* Stored data entries:

## src/rtl/i2c_seq_pkg.sv

```systemverilog
// i2c_seq_pkg: shared state type, default sizing constants and busy edge helper
// for the I2C transaction sequencer.
package i2c_seq_pkg;
    typedef enum logic [1:0] {IDLE, RUN, DRAIN} state_t;
    localparam int MAX_LEN_DEF = 8;
    localparam int TIMEOUT_DEF = 480000;
    function automatic logic [1:0] edge_det(input logic cur, input logic prev);
        return {cur & ~prev, ~cur & prev};
    endfunction
endpackage

```

## src/rtl/i2c_txn_sequencer_if.sv

```systemverilog
// i2c_txn_sequencer_if: client request/response signals plus the i2c_master control
// and status signals; master = sequencer side, slave = client/core side.
interface i2c_txn_sequencer_if #(parameter int LEN_W = 4);
    logic             req;
    logic [6:0]       dev_addr;
    logic [7:0]       reg_addr;
    logic             is_read;
    logic [LEN_W-1:0] len;
    logic [7:0]       wdata;
    logic             ready;
    logic             rd_valid;
    logic [7:0]       rd_data;
    logic             done;
    logic             err;
    logic             m_reset_n;
    logic             m_ena;
    logic [6:0]       m_addr;
    logic             m_rw;
    logic [7:0]       m_data_wr;
    logic             m_busy;
    logic [7:0]       m_data_rd;
    logic             m_ack_error;
    modport master (
        input  req, dev_addr, reg_addr, is_read, len, wdata, m_busy, m_data_rd, m_ack_error,
        output ready, rd_valid, rd_data, done, err, m_reset_n, m_ena, m_addr, m_rw, m_data_wr
    );
    modport slave (
        output req, dev_addr, reg_addr, is_read, len, wdata, m_busy, m_data_rd, m_ack_error,
        input  ready, rd_valid, rd_data, done, err, m_reset_n, m_ena, m_addr, m_rw, m_data_wr
    );
endinterface

```

## src/rtl/i2c_busy_edge.sv

```systemverilog
// i2c_busy_edge: registers the core busy flag and counts its rising/falling edges,
// saturating at MAX_LEN+1; i_clr restarts both counts for a new transaction.
module i2c_busy_edge
    import i2c_seq_pkg::*;
#(
    parameter int LEN_W   = 4,
    parameter int MAX_LEN = MAX_LEN_DEF
) (
    input  logic             clk,
    input  logic             reset_n,
    input  logic             i_busy,
    input  logic             i_clr,
    output logic             o_busy_q,
    output logic             o_rise,
    output logic             o_fall,
    output logic [LEN_W-1:0] o_rise_cnt,
    output logic [LEN_W-1:0] o_fall_cnt
);
    localparam logic [LEN_W-1:0] SAT = LEN_W'(MAX_LEN + 1);
    logic             r_busy_q;
    logic [LEN_W-1:0] r_rise_cnt, r_fall_cnt;
    assign {o_rise, o_fall} = edge_det(i_busy, r_busy_q);
    assign o_busy_q   = r_busy_q;
    assign o_rise_cnt = r_rise_cnt;
    assign o_fall_cnt = r_fall_cnt;
    always_ff @(posedge clk) begin
        if (!reset_n) begin
            r_busy_q   <= 1'b0;
            r_rise_cnt <= '0;
            r_fall_cnt <= '0;
        end else begin
            r_busy_q   <= i_busy;
            r_rise_cnt <= i_clr ? '0 : r_rise_cnt + LEN_W'(o_rise && r_rise_cnt != SAT);
            r_fall_cnt <= i_clr ? '0 : r_fall_cnt + LEN_W'(o_fall && r_fall_cnt != SAT);
        end
    end
endmodule

```

## src/rtl/i2c_txn_sequencer.sv

```systemverilog
// i2c_txn_sequencer: steps i2c_master through a register write or a repeated-start read.
// Define I2C_SEQ_TIMEOUT_EN to add the per-byte watchdog that resets a stuck core.
module i2c_txn_sequencer
    import i2c_seq_pkg::*;
#(
    parameter int MAX_LEN        = MAX_LEN_DEF,
    parameter int LEN_W          = 4,
    parameter int TIMEOUT_CYCLES = TIMEOUT_DEF
) (
    input logic                 clk,
    input logic                 reset_n,
    i2c_txn_sequencer_if.master io_bus
);
    localparam logic [LEN_W-1:0] MAX_L = LEN_W'(MAX_LEN);
    if (LEN_W < $clog2(MAX_LEN + 1) || TIMEOUT_CYCLES < 1) begin : g_bad_cfg
        $error("i2c_txn_sequencer: LEN_W too narrow for MAX_LEN or TIMEOUT_CYCLES < 1");
    end
    state_t           r_state, w_next;
    logic             r_is_read, r_ena, r_rw, r_rd_valid, r_sticky, r_mrst_n;
    logic [LEN_W-1:0] r_len, w_len, w_rise_cnt, w_fall_cnt;
    logic [6:0]       r_addr, w_addr_n;
    logic [7:0]       r_wdata, r_data_wr, r_rd_data, w_data_wr_n, w_rd_data_n;
    logic             w_busy_q, w_rise, w_fall, w_accept, w_nack, w_capture, w_stop;
    logic             w_drained, w_done, w_tmo, w_hold, w_ena_n, w_rw_n, w_sticky_n;
    i2c_busy_edge #(.LEN_W(LEN_W), .MAX_LEN(MAX_LEN)) u_edge (
        .clk        (clk),
        .reset_n    (reset_n),
        .i_busy     (io_bus.m_busy),
        .i_clr      (w_accept),
        .o_busy_q   (w_busy_q),
        .o_rise     (w_rise),
        .o_fall     (w_fall),
        .o_rise_cnt (w_rise_cnt),
        .o_fall_cnt (w_fall_cnt)
    );
    assign w_len     = (io_bus.len == '0) ? LEN_W'(1) : (io_bus.len > MAX_L) ? MAX_L : io_bus.len;
    assign w_accept  = r_state == IDLE && io_bus.req && !io_bus.m_busy && !w_hold;
    assign w_nack    = r_state != IDLE && w_fall && io_bus.m_ack_error;
    // fall 1 ends the pointer byte; falls 2..N+1 each deliver one read byte
    assign w_capture = r_state != IDLE && r_is_read && w_fall && !io_bus.m_ack_error && !r_sticky
                       && w_fall_cnt != '0 && w_fall_cnt <= r_len;
    assign w_stop    = r_state == RUN && w_rise && !w_nack
                       && w_rise_cnt == (r_is_read ? r_len : LEN_W'(1));
    assign w_drained = !io_bus.m_busy && !w_busy_q && (!r_is_read || r_sticky || w_fall_cnt > r_len);
    assign w_done    = (r_state == DRAIN && w_drained) || w_tmo;
`ifdef I2C_SEQ_TIMEOUT_EN
    localparam int TW = $clog2(TIMEOUT_CYCLES + 1);
    logic [TW-1:0] r_tmo;
    logic [1:0]    r_hold;
    assign w_tmo  = r_state != IDLE && r_tmo == '0;
    assign w_hold = r_hold != 2'd0;
    always_ff @(posedge clk) begin
        if (!reset_n) begin
            r_tmo  <= TW'(TIMEOUT_CYCLES);
            r_hold <= 2'd0;
        end else begin
            r_tmo  <= (w_accept || w_rise || w_fall) ? TW'(TIMEOUT_CYCLES)
                    : (r_state != IDLE && r_tmo != '0) ? r_tmo - 1'b1 : r_tmo;
            r_hold <= w_tmo ? 2'd2 : r_hold - 2'(r_hold != 2'd0);
        end
    end
`else
    assign w_tmo  = 1'b0;
    assign w_hold = 1'b0;
`endif
    always_ff @(posedge clk) begin
        if (!reset_n) begin
            r_state    <= IDLE;
            r_is_read  <= 1'b0;
            r_len      <= '0;
            r_wdata    <= '0;
            r_ena      <= 1'b0;
            r_rw       <= 1'b0;
            r_addr     <= '0;
            r_data_wr  <= '0;
            r_rd_data  <= '0;
            r_rd_valid <= 1'b0;
            r_sticky   <= 1'b0;
            r_mrst_n   <= 1'b0;
        end else begin
            r_state    <= w_next;
            r_ena      <= w_ena_n;
            r_rw       <= w_rw_n;
            r_addr     <= w_addr_n;
            r_data_wr  <= w_data_wr_n;
            r_rd_data  <= w_rd_data_n;
            r_rd_valid <= w_capture;
            r_sticky   <= w_sticky_n;
            r_mrst_n   <= 1'b1;
            if (w_accept) begin
                r_is_read <= io_bus.is_read;
                r_len     <= w_len;
                r_wdata   <= io_bus.wdata;
            end
        end
    end
    always_comb begin
        w_next = w_tmo ? IDLE
               : r_state == IDLE ? (w_accept ? RUN : IDLE)
               : r_state == RUN ? ((w_nack || w_stop) ? DRAIN : RUN)
               : (w_done ? IDLE : DRAIN);
    end
    // an error fall outranks any rise handled alongside it
    always_comb begin
        w_ena_n     = w_accept ? 1'b1 : (w_nack || w_stop || w_tmo) ? 1'b0 : r_ena;
        w_rw_n      = w_accept ? 1'b0
                    : (r_state == RUN && w_rise && !w_nack && r_is_read && w_rise_cnt == '0) ? 1'b1 : r_rw;
        w_addr_n    = w_accept ? io_bus.dev_addr : r_addr;
        w_data_wr_n = w_accept ? io_bus.reg_addr
                    : (r_state == RUN && w_rise && !w_nack && !r_is_read && w_rise_cnt == '0) ? r_wdata : r_data_wr;
        w_rd_data_n = w_capture ? io_bus.m_data_rd : r_rd_data;
        w_sticky_n  = w_accept ? 1'b0 : (w_nack || w_tmo) ? 1'b1 : r_sticky;
    end
    assign io_bus.ready     = r_state == IDLE;
    assign io_bus.rd_valid  = r_rd_valid;
    assign io_bus.rd_data   = r_rd_data;
    assign io_bus.done      = w_done;
    assign io_bus.err       = w_done && (r_sticky || w_tmo);
    assign io_bus.m_reset_n = r_mrst_n && !w_hold;
    assign io_bus.m_ena     = r_ena;
    assign io_bus.m_addr    = r_addr;
    assign io_bus.m_rw      = r_rw;
    assign io_bus.m_data_wr = r_data_wr;
endmodule

```

## src/flat_wrapper.sv

```systemverilog
// flat-port wrapper written by rule: the top's interface ports become plain ports
module i2c_txn_sequencer_flat import i2c_seq_pkg::*;
#(
    parameter int MAX_LEN        = MAX_LEN_DEF,
    parameter int LEN_W          = 4,
    parameter int TIMEOUT_CYCLES = TIMEOUT_DEF
)
  (clk, reset_n, io_bus_req, io_bus_dev_addr, io_bus_reg_addr, io_bus_is_read, io_bus_len, io_bus_wdata, io_bus_m_busy, io_bus_m_data_rd, io_bus_m_ack_error, io_bus_ready, io_bus_rd_valid, io_bus_rd_data, io_bus_done, io_bus_err, io_bus_m_reset_n, io_bus_m_ena, io_bus_m_addr, io_bus_m_rw, io_bus_m_data_wr);
  i2c_txn_sequencer_if #(.LEN_W(LEN_W)) io_bus_i ();
  input logic clk;
  input logic reset_n;
  input wire logic [$bits(io_bus_i.req)-1:0] io_bus_req;
  input wire logic [$bits(io_bus_i.dev_addr)-1:0] io_bus_dev_addr;
  input wire logic [$bits(io_bus_i.reg_addr)-1:0] io_bus_reg_addr;
  input wire logic [$bits(io_bus_i.is_read)-1:0] io_bus_is_read;
  input wire logic [$bits(io_bus_i.len)-1:0] io_bus_len;
  input wire logic [$bits(io_bus_i.wdata)-1:0] io_bus_wdata;
  input wire logic [$bits(io_bus_i.m_busy)-1:0] io_bus_m_busy;
  input wire logic [$bits(io_bus_i.m_data_rd)-1:0] io_bus_m_data_rd;
  input wire logic [$bits(io_bus_i.m_ack_error)-1:0] io_bus_m_ack_error;
  output wire logic [$bits(io_bus_i.ready)-1:0] io_bus_ready;
  output wire logic [$bits(io_bus_i.rd_valid)-1:0] io_bus_rd_valid;
  output wire logic [$bits(io_bus_i.rd_data)-1:0] io_bus_rd_data;
  output wire logic [$bits(io_bus_i.done)-1:0] io_bus_done;
  output wire logic [$bits(io_bus_i.err)-1:0] io_bus_err;
  output wire logic [$bits(io_bus_i.m_reset_n)-1:0] io_bus_m_reset_n;
  output wire logic [$bits(io_bus_i.m_ena)-1:0] io_bus_m_ena;
  output wire logic [$bits(io_bus_i.m_addr)-1:0] io_bus_m_addr;
  output wire logic [$bits(io_bus_i.m_rw)-1:0] io_bus_m_rw;
  output wire logic [$bits(io_bus_i.m_data_wr)-1:0] io_bus_m_data_wr;
  assign io_bus_i.req = io_bus_req;
  assign io_bus_i.dev_addr = io_bus_dev_addr;
  assign io_bus_i.reg_addr = io_bus_reg_addr;
  assign io_bus_i.is_read = io_bus_is_read;
  assign io_bus_i.len = io_bus_len;
  assign io_bus_i.wdata = io_bus_wdata;
  assign io_bus_i.m_busy = io_bus_m_busy;
  assign io_bus_i.m_data_rd = io_bus_m_data_rd;
  assign io_bus_i.m_ack_error = io_bus_m_ack_error;
  assign io_bus_ready = io_bus_i.ready;
  assign io_bus_rd_valid = io_bus_i.rd_valid;
  assign io_bus_rd_data = io_bus_i.rd_data;
  assign io_bus_done = io_bus_i.done;
  assign io_bus_err = io_bus_i.err;
  assign io_bus_m_reset_n = io_bus_i.m_reset_n;
  assign io_bus_m_ena = io_bus_i.m_ena;
  assign io_bus_m_addr = io_bus_i.m_addr;
  assign io_bus_m_rw = io_bus_i.m_rw;
  assign io_bus_m_data_wr = io_bus_i.m_data_wr;
  i2c_txn_sequencer #(.MAX_LEN(MAX_LEN), .LEN_W(LEN_W), .TIMEOUT_CYCLES(TIMEOUT_CYCLES)) u_core (.clk(clk), .reset_n(reset_n), .io_bus(io_bus_i));
endmodule
```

* REQUIREMENT:
Read through the entries, then copy every line where the string "IDLE" is found.

* THE ANSWER:
    typedef enum logic [1:0] {IDLE, RUN, DRAIN} state_t;
    assign w_accept  = r_state == IDLE && io_bus.req && !io_bus.m_busy && !w_hold;
    assign w_nack    = r_state != IDLE && w_fall && io_bus.m_ack_error;
    assign w_capture = r_state != IDLE && r_is_read && w_fall && !io_bus.m_ack_error && !r_sticky
    assign w_tmo  = r_state != IDLE && r_tmo == '0;
                    : (r_state != IDLE && r_tmo != '0) ? r_tmo - 1'b1 : r_tmo;
            r_state    <= IDLE;
        w_next = w_tmo ? IDLE
               : r_state == IDLE ? (w_accept ? RUN : IDLE)
               : (w_done ? IDLE : DRAIN);
    assign io_bus.ready     = r_state == IDLE;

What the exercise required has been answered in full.